That was the question debated at a hearing last week on legislation strongly supported by the life insurance industry that would allow financial services firms already providing products and services to plan sponsors to also provide investment advice to participants.

The legislation, H.R. 2269, would ease the fiduciary rules of the Employee Retirement Income Security Act, which currently bar these firms from offering investment advice.

Under H.R. 2269, affiliated financial services firms could provide advice subject to strict disclosure requirements regarding fees and relationships that could create conflicts of interest.

In testimony before a House Education and the Workforce Committee panel, the American Council of Life Insurers says the time has come to modernize the ERISA restrictions.

Jon W. Breyfogle, a Washington attorney who represents ACLI, says both employers and participants will benefit from a change.

Such a change, he says, will allow employers and participants to choose among advice services offered by both independent providers and full-service financial services firms.

"In addition, as a practical matter, employers that sponsor plans may not make advice services available to plan participants if they are required to separately contract with someone other than the financial services firm that administers the 401(k) plan to provide advice," Breyfogle says.

H.R. 2269 contains numerous protections against conflicts of interest, he adds. For example, Breyfogle says, the ERISA fiduciary rules continue to apply to the provision of advice.

"These rules make it illegal for fiduciary advisors to make specific investment recommendations for the purpose of increasing their compensation," he says. "The advisor would be personally liable to make up any losses caused by a breach of fiduciary duty and would be subject to civil penalties."

ERISAs fiduciary rules will also apply to the employer who selects the advisor, he adds.

Because of these and other protections, Breyfogle says, ACLI believes H.R. 2269 strikes the right balance.

But Joseph Perkens, immediate past president of the American Association of Retired Persons, disagrees.

He says AARP acknowledges the need to provide better investment advice to plan participants, given the explosion of individual account pension plans over the past two decades.

However, Perkins says, it is not in the best interests of plan participants to encourage plans to provide advice subject to inherent financial conflicts.
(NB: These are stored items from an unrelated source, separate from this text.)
--- src/rtl/tex_fetch_dpath.sv ---
module tex_fetch_dpath
  import tex_fetch_pkg::*;
#(
  parameter int DATA_W    = 32,
  parameter int REQ_DEPTH = 8,
  parameter int RES_DEPTH = 8
) (
  input  logic              clk,
  input  logic              rstN,
  input  tex_stb_t          stb,
  input  logic [1:0]        compSel,
  input  logic [DATA_W-1:0] compData,
  input  logic              compFmt16,
  input  logic              compDirect,
  input  logic [DATA_W-1:0] rspData,
  output logic [3:0]        headMask,
  output logic              headFmt16,
  output logic              headDirect,
  output logic [DATA_W-1:0] headS,
  output logic [DATA_W-1:0] headT,
  output logic [DATA_W-1:0] headR,
  output logic [DATA_W-1:0] headB,
  output logic [DATA_W-1:0] rdData
);

  localparam int QP_W = $clog2(REQ_DEPTH);
  localparam int RP_W = $clog2(RES_DEPTH);

  logic [DATA_W-1:0] slotMem [REQ_DEPTH];
  tex_desc_t         descMem [REQ_DEPTH];
  logic [DATA_W-1:0] resMem  [RES_DEPTH];
  logic [DATA_W-1:0] pendData [3];

  logic [QP_W-1:0] slotWr, slotRd, descWr, descRd;
  logic [RP_W-1:0] resWr, resRd;

  logic [QP_W-1:0]   wrOff [4];
  logic [QP_W-1:0]   rdOff [4];
  logic [DATA_W-1:0] compVal [4];
  logic [DATA_W-1:0] headVal [4];
  tex_desc_t         headDesc;

  always_comb begin
    logic [QP_W-1:0] wAcc, rAcc;
    headDesc = descMem[descRd];
    wAcc = '0;
    rAcc = '0;
    compVal[0] = compData;
    for (int c = 1; c < 4; c++) compVal[c] = pendData[c-1];
    for (int k = 0; k < 4; k++) begin
      wrOff[k] = wAcc;
      rdOff[k] = rAcc;
      if (stb.commitMask[slotComp(k)]) wAcc = wAcc + QP_W'(1);
      if (headDesc.mask[slotComp(k)])  rAcc = rAcc + QP_W'(1);
    end
    for (int k = 0; k < 4; k++)
      headVal[slotComp(k)] = headDesc.mask[slotComp(k)] ?
                             slotMem[slotRd + rdOff[k]] : '0;
  end

  assign headMask   = headDesc.mask;
  assign headFmt16  = headDesc.fmt16;
  assign headDirect = headDesc.direct;
  assign headS      = headVal[0];
  assign headT      = headVal[1];
  assign headR      = headVal[2];
  assign headB      = headVal[3];
  assign rdData     = resMem[resRd];

  // open request components and closed slot storage
  always_ff @(posedge clk) begin
    if (stb.pendWr) pendData[compSel - 2'd1] <= compData;
    if (stb.commit) begin
      for (int k = 0; k < 4; k++)
        if (stb.commitMask[slotComp(k)])
          slotMem[slotWr + wrOff[k]] <= compVal[slotComp(k)];
      descMem[descWr] <= '{direct: compDirect, fmt16: compFmt16,
                           mask: stb.commitMask};
    end
    if (stb.rspPush) resMem[resWr] <= rspData;
  end

  always_ff @(posedge clk) begin
    if (!rstN) begin
      slotWr <= '0;
      slotRd <= '0;
      descWr <= '0;
      descRd <= '0;
      resWr  <= '0;
      resRd  <= '0;
    end else begin
      if (stb.commit) begin
        slotWr <= slotWr + wrOff[3] + QP_W'(1);
        descWr <= descWr + QP_W'(1);
      end
      if (stb.dispatch) begin
        slotRd <= slotRd + rdOff[3] + QP_W'(1);
        descRd <= descRd + QP_W'(1);
      end
      if (stb.rspPush) resWr <= resWr + RP_W'(1);
      if (stb.resPop)  resRd <= resRd + RP_W'(1);
    end
  end

  AST_HEAD_HAS_S: assert property (@(posedge clk) disable iff (!rstN)
    stb.dispatch |-> headMask[0]);

  AST_COMMIT_CLOSES_WITH_S: assert property (@(posedge clk) disable iff (!rstN)
    stb.commit |-> compSel == SEL_S);

endmodule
ERISA has long recognized, he says, that advice should be free from financial conflict. Advice providers who stand to benefit financially from the type of advice given face just such a conflict, he says.

"Even with the disclosure of potential conflicts, the participant is not left with much real choice," he says.
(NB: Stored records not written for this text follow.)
===== src/rtl/pwm_aq_pkg.sv =====
package pwm_aq_pkg;

  typedef enum logic [1:0] {
    ACT_NONE   = 2'b00,
    ACT_LOW    = 2'b01,
    ACT_HIGH   = 2'b10,
    ACT_TOGGLE = 2'b11
  } aq_act_e;

  typedef enum logic [1:0] {
    LD_ZERO   = 2'b00,
    LD_PERIOD = 2'b01,
    LD_EITHER = 2'b10,
    LD_NOW    = 2'b11
  } aq_ld_e;

  // event vector bit indices
  localparam int EV_ZERO  = 0;
  localparam int EV_PRD   = 1;
  localparam int EV_CMPA  = 2;
  localparam int EV_CMPB  = 3;
  localparam int EV_CNT   = 4;
  localparam int ACT_BITS = 2;
  localparam int FRC_BITS = 2;
  localparam int MODE_LSB = 6;

  // low bit of an event's field inside an action word
  function automatic int field_lsb(input int ev);
    case (ev)
      EV_ZERO: return 0;
      EV_PRD:  return 2;
      EV_CMPA: return 4;
      default: return 8;
    endcase
  endfunction

  // event index at a given rank, rank 0 wins
  function automatic int prio_event(input int rank);
    case (rank)
      0:       return EV_PRD;
      1:       return EV_ZERO;
      2:       return EV_CMPB;
      default: return EV_CMPA;
    endcase
  endfunction

  function automatic logic apply_act(input aq_act_e act, input logic cur);
    case (act)
      ACT_LOW:    return 1'b0;
      ACT_HIGH:   return 1'b1;
      ACT_TOGGLE: return ~cur;
      default:    return cur;
    endcase
  endfunction

  // returns {hold_valid, hold_level}
  function automatic logic [1:0] force_decode(input logic [FRC_BITS-1:0] code);
    case (code)
      2'b01:   return 2'b10;
      2'b10:   return 2'b11;
      default: return 2'b00;
    endcase
  endfunction

  function automatic logic reload_due(input aq_ld_e mode, input logic z, input logic p);
    case (mode)
      LD_ZERO:   return z;
      LD_PERIOD: return p;
      LD_EITHER: return z | p;
      default:   return 1'b1;
    endcase
  endfunction

endpackage


===== src/rtl/pwm_aq_regs.sv =====
module pwm_aq_regs
  import pwm_aq_pkg::*;
#(
  parameter int CTRL_W = 16,
  parameter int NUM_CH = 2,
  parameter int ACT_W  = 10,
  parameter int FRC_W  = 4,
  localparam int SEL_W = $clog2(NUM_CH + 2)
) (
  input  logic                           clk,
  input  logic                           rst_n,
  input  logic                           wr_en,
  input  logic [SEL_W-1:0]               wr_sel,
  input  logic [CTRL_W-1:0]              wr_data,
  output logic [NUM_CH-1:0][ACT_W-1:0]   act_word,
  output logic [FRC_W-1:0]               frc_shadow,
  output aq_ld_e                         ld_mode
);
  localparam int SEL_FRC  = NUM_CH;
  localparam int SEL_MODE = NUM_CH + 1;

  logic unused_wr;
  assign unused_wr = ^wr_data;

  always_ff @(posedge clk or negedge rst_n) begin
    if (!rst_n) begin
      act_word   <= '0;
      frc_shadow <= '0;
      ld_mode    <= LD_ZERO;
    end else if (wr_en) begin
      for (int c = 0; c < NUM_CH; c++) begin
        if (wr_sel == SEL_W'(c)) act_word[c] <= wr_data[ACT_W-1:0];
      end
      if (wr_sel == SEL_W'(SEL_FRC))  frc_shadow <= wr_data[FRC_W-1:0];
      if (wr_sel == SEL_W'(SEL_MODE)) ld_mode    <= aq_ld_e'(wr_data[MODE_LSB +: 2]);
    end
  end

endmodule


===== src/rtl/pwm_aq_force.sv =====
module pwm_aq_force
  import pwm_aq_pkg::*;
#(
  parameter int NUM_CH = 2,
  localparam int FRC_W = FRC_BITS * NUM_CH
) (
  input  logic              clk,
  input  logic              rst_n,
  input  logic              tick_en,
  input  logic              evt_zero,
  input  logic              evt_period,
  input  logic [FRC_W-1:0]  frc_shadow,
  input  aq_ld_e            ld_mode,
  output logic [FRC_W-1:0]  frc_active,
  output logic [NUM_CH-1:0] frc_vld,
  output logic [NUM_CH-1:0] frc_lvl
);
  logic             load_now;
  logic [FRC_W-1:0] frc_next;

  assign load_now = tick_en & reload_due(ld_mode, evt_zero, evt_period);
  // a freshly loaded value governs the output on the same tick
  assign frc_next = load_now ? frc_shadow : frc_active;

  always_ff @(posedge clk or negedge rst_n) begin
    if (!rst_n)        frc_active <= '0;
    else if (load_now) frc_active <= frc_shadow;
  end

  for (genvar g = 0; g < NUM_CH; g++) begin : g_dec
    logic [1:0] dec;
    assign dec        = force_decode(frc_next[g*FRC_BITS +: FRC_BITS]);
    assign frc_vld[g] = dec[1];
    assign frc_lvl[g] = dec[0];
  end

endmodule


===== src/rtl/pwm_aq_select.sv =====
module pwm_aq_select
  import pwm_aq_pkg::*;
#(
  parameter int ACT_W = 10
) (
  input  logic [ACT_W-1:0]  act_word,
  input  logic [EV_CNT-1:0] evt_vec,
  output aq_act_e           act_sel,
  output logic [EV_CNT-1:0] pick
);
  localparam int GAP_LO = field_lsb(EV_CMPA) + ACT_BITS;
  localparam int GAP_HI = field_lsb(EV_CMPB) - 1;

  logic unused_gap;
  assign unused_gap = ^act_word[GAP_HI:GAP_LO];

  always_comb begin
    logic            found;
    logic [1:0]      code;
    int              ev;
    found   = 1'b0;
    pick    = '0;
    act_sel = ACT_NONE;
    for (int rank = 0; rank < EV_CNT; rank++) begin
      ev   = prio_event(rank);
      code = act_word[field_lsb(ev) +: ACT_BITS];
      if (!found && evt_vec[ev] && code != 2'b00) begin
        found    = 1'b1;
        pick[ev] = 1'b1;
        act_sel  = aq_act_e'(code);
      end
    end
  end

endmodule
"The individual either chooses to accept advice that is subject to a conflict, or the individual can choose no advice at all," Perkins says. "Providing pension participants with qualified advice is simply not the best approach."
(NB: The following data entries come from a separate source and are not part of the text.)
### src/rtl/hcvt_pkg.sv
package hcvt_pkg;
    localparam int SP_EXP_W  = 8;
    localparam int SP_FRAC_W = 23;
    localparam int SP_W      = 1 + SP_EXP_W + SP_FRAC_W;
    localparam int HP_EXP_W  = 5;
    localparam int HP_FRAC_W = 10;
    localparam int HP_W      = 1 + HP_EXP_W + HP_FRAC_W;
    localparam int SP_BIAS   = (1 << (SP_EXP_W - 1)) - 1;
    localparam int HP_BIAS   = (1 << (HP_EXP_W - 1)) - 1;
    localparam int MANT_W    = SP_FRAC_W + 1;
    localparam int DROP_W    = SP_FRAC_W - HP_FRAC_W;
    localparam int SH_W      = 5;
    localparam int HP_EMAX   = (1 << HP_EXP_W) - 1;

    typedef enum logic [2:0] {
        CL_ZERO,
        CL_TINY,
        CL_FINITE,
        CL_HUGE,
        CL_INF,
        CL_NAN
    } num_class_e;

    typedef struct packed {
        logic ovf;
        logic unf;
        logic inx;
    } hflags_t;
endpackage

### src/rtl/hcvt_classify.sv
module hcvt_classify
    import hcvt_pkg::*;
#(
    parameter int EXP_W  = SP_EXP_W,
    parameter int FRAC_W = SP_FRAC_W
) (
    input  logic [EXP_W+FRAC_W:0] word,
    output num_class_e            cls,
    output logic [HP_EXP_W-1:0]   exp_field,
    output logic [SH_W-1:0]       sh,
    output logic [FRAC_W:0]       mant
);
    localparam int ESW = EXP_W + 2;
    localparam logic signed [ESW-1:0] BIAS_GAP = ESW'(SP_BIAS - HP_BIAS);
    localparam logic signed [ESW-1:0] EH_TOP   = ESW'(HP_EMAX);
    localparam logic signed [ESW-1:0] EH_LOW   = -ESW'(HP_FRAC_W);
    localparam logic signed [ESW-1:0] SUB_BASE = ESW'(DROP_W + 1);

    logic [EXP_W-1:0]         e_in;
    logic [FRAC_W-1:0]        f_in;
    logic signed [ESW-1:0]    eh;

    assign e_in = word[EXP_W+FRAC_W-1:FRAC_W];
    assign f_in = word[FRAC_W-1:0];
    assign eh   = $signed({2'b00, e_in}) - BIAS_GAP;
    assign mant = {|e_in, f_in};

    always_comb begin
        cls       = CL_ZERO;
        exp_field = '0;
        sh        = SH_W'(DROP_W);
        if (&e_in) begin
            cls = (|f_in) ? CL_NAN : CL_INF;
        end else if (e_in == '0) begin
            cls = (|f_in) ? CL_TINY : CL_ZERO;
        end else if (eh > EH_TOP) begin
            cls = CL_HUGE;
        end else if (eh < EH_LOW) begin
            cls = CL_TINY;
        end else begin
            cls = CL_FINITE;
            if (eh > 0) begin
                exp_field = HP_EXP_W'(eh);
            end else begin
                sh = SH_W'(SUB_BASE - eh);
            end
        end
    end
endmodule

### src/rtl/hcvt_round.sv
module hcvt_round
    import hcvt_pkg::*;
#(
    parameter int M_W = MANT_W,
    parameter int F_W = HP_FRAC_W,
    parameter int E_W = HP_EXP_W
) (
    input  logic [M_W-1:0]     mant,
    input  logic [SH_W-1:0]    sh,
    input  logic [E_W-1:0]     exp_field,
    output logic [E_W+F_W:0]   sum,
    output logic               inexact
);
    localparam int KEEP_W = M_W + F_W;

    logic [KEEP_W-1:0] ext;
    logic [F_W-1:0]    q;
    logic              guard_b;
    logic              sticky_b;
    logic              rup;

    assign ext      = KEEP_W'({mant, {M_W{1'b0}}} >> sh);
    assign q        = ext[KEEP_W-1:M_W];
    assign guard_b  = ext[M_W-1];
    assign sticky_b = |ext[M_W-2:0];
    assign rup      = guard_b & (sticky_b | q[0]);
    assign sum      = {1'b0, exp_field, q} + (E_W+F_W+1)'(rup);
    assign inexact  = guard_b | sticky_b;
endmodule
In a letter to the House committee, the Atlanta-based Financial Planning Association says it conditionally supports H.R. 2269, but agrees that as currently drafted the bill will maintain investor protection as intended under ERISA.

Duane R. Thompson, director of government relations for FPA, cites as an example a situation where an advisor could encourage plan participants to select investment options in a firm's proprietary mutual funds in which the firm and the advisor typically earn higher fees than from other suitable investment options.

Such risks can be minimized, Thompson says, by restricting the ERISA exemptions in H.R. 2269 to investment advisors registered with the Securities and Exchange Commission or with their home states.

Indeed, Thompson says, registered investment advisors are the only proposed exempted class in H.R. 2269 with minimum competency requirements within the scope of providing investment advisory services.

Moreover, he says, registered investment advisors already comply with comprehensive disclosure requirements that go beyond those of H.R. 2269.

But David Winston, vice president of government affairs for the National Association of Insurance and Financial Advisors, Falls Church, Va., says proposals to modify H.R. 2269 to limit the professionals who can provide investment advice are based on false assertions that certain financial services professionals uphold higher standards of ethical conduct than NAIFA members.

"This position is nothing more than a blatant, self-serving attempt by one sector of the financial services industry to monopolize the market, and limit competition and consumer choice, for providing services to employees in connection with their retirement plans," Winston says. "Such a limit is antithetical to the fundamental goal of this legislation–to expand the availability of investment advice for plan participants."

Winston says NAIFA members also have strict competency and ethical standards.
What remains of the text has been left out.